Extracted data entries
----------

--- config.mk ---
export PLATFORM = sky130hd
export DESIGN_NAME = binary_to_bcd_converter
export DESIGN_NICKNAME = d
export VERILOG_FILES = /design/src/rtl/binary_to_bcd_converter.sv
export SDC_FILE = /design/constraint.sdc
export NUM_CORES = 1
export LEC_CHECK = 0
export BUFFER_PORTS_ARGS = -buffer_cell sky130_fd_sc_hd__buf_2
export CAP_MARGIN = 0
export CORE_MARGIN = 2
export CORE_UTILIZATION = 55
export DETAILED_ROUTE_END_ITERATION = 8
export PLACE_DENSITY = 0.77
export SETUP_SLACK_MARGIN = 0.2
export SLEW_MARGIN = 10
export SYNTH_ARGS = -nofsm -noshare
export SYNTH_HDL_FRONTEND = slang
export SYNTH_SLANG_ARGS = --single-unit
--- constraint.sdc ---
create_clock -name clk_in -period 1.85 [get_ports clk_in]
set_clock_uncertainty 0.15 [all_clocks]
set_input_delay 0 -clock clk_in [delete_from_list [all_inputs] [get_ports clk_in]]
set_output_delay 0 -clock clk_in [all_outputs]
set_load 0.01 [all_outputs]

----------

**WHAT IS EXPECTED:** Give back the data above, repeating every record exactly.

**RESPONSE TO THIS TASK:**
--- config.mk ---
export PLATFORM = sky130hd
export DESIGN_NAME = binary_to_bcd_converter
export DESIGN_NICKNAME = d
export VERILOG_FILES = /design/src/rtl/binary_to_bcd_converter.sv
export SDC_FILE = /design/constraint.sdc
export NUM_CORES = 1
export LEC_CHECK = 0
export BUFFER_PORTS_ARGS = -buffer_cell sky130_fd_sc_hd__buf_2
export CAP_MARGIN = 0
export CORE_MARGIN = 2
export CORE_UTILIZATION = 55
export DETAILED_ROUTE_END_ITERATION = 8
export PLACE_DENSITY = 0.77
export SETUP_SLACK_MARGIN = 0.2
export SLEW_MARGIN = 10
export SYNTH_ARGS = -nofsm -noshare
export SYNTH_HDL_FRONTEND = slang
export SYNTH_SLANG_ARGS = --single-unit
--- constraint.sdc ---
create_clock -name clk_in -period 1.85 [get_ports clk_in]
set_clock_uncertainty 0.15 [all_clocks]
set_input_delay 0 -clock clk_in [delete_from_list [all_inputs] [get_ports clk_in]]
set_output_delay 0 -clock clk_in [all_outputs]
set_load 0.01 [all_outputs]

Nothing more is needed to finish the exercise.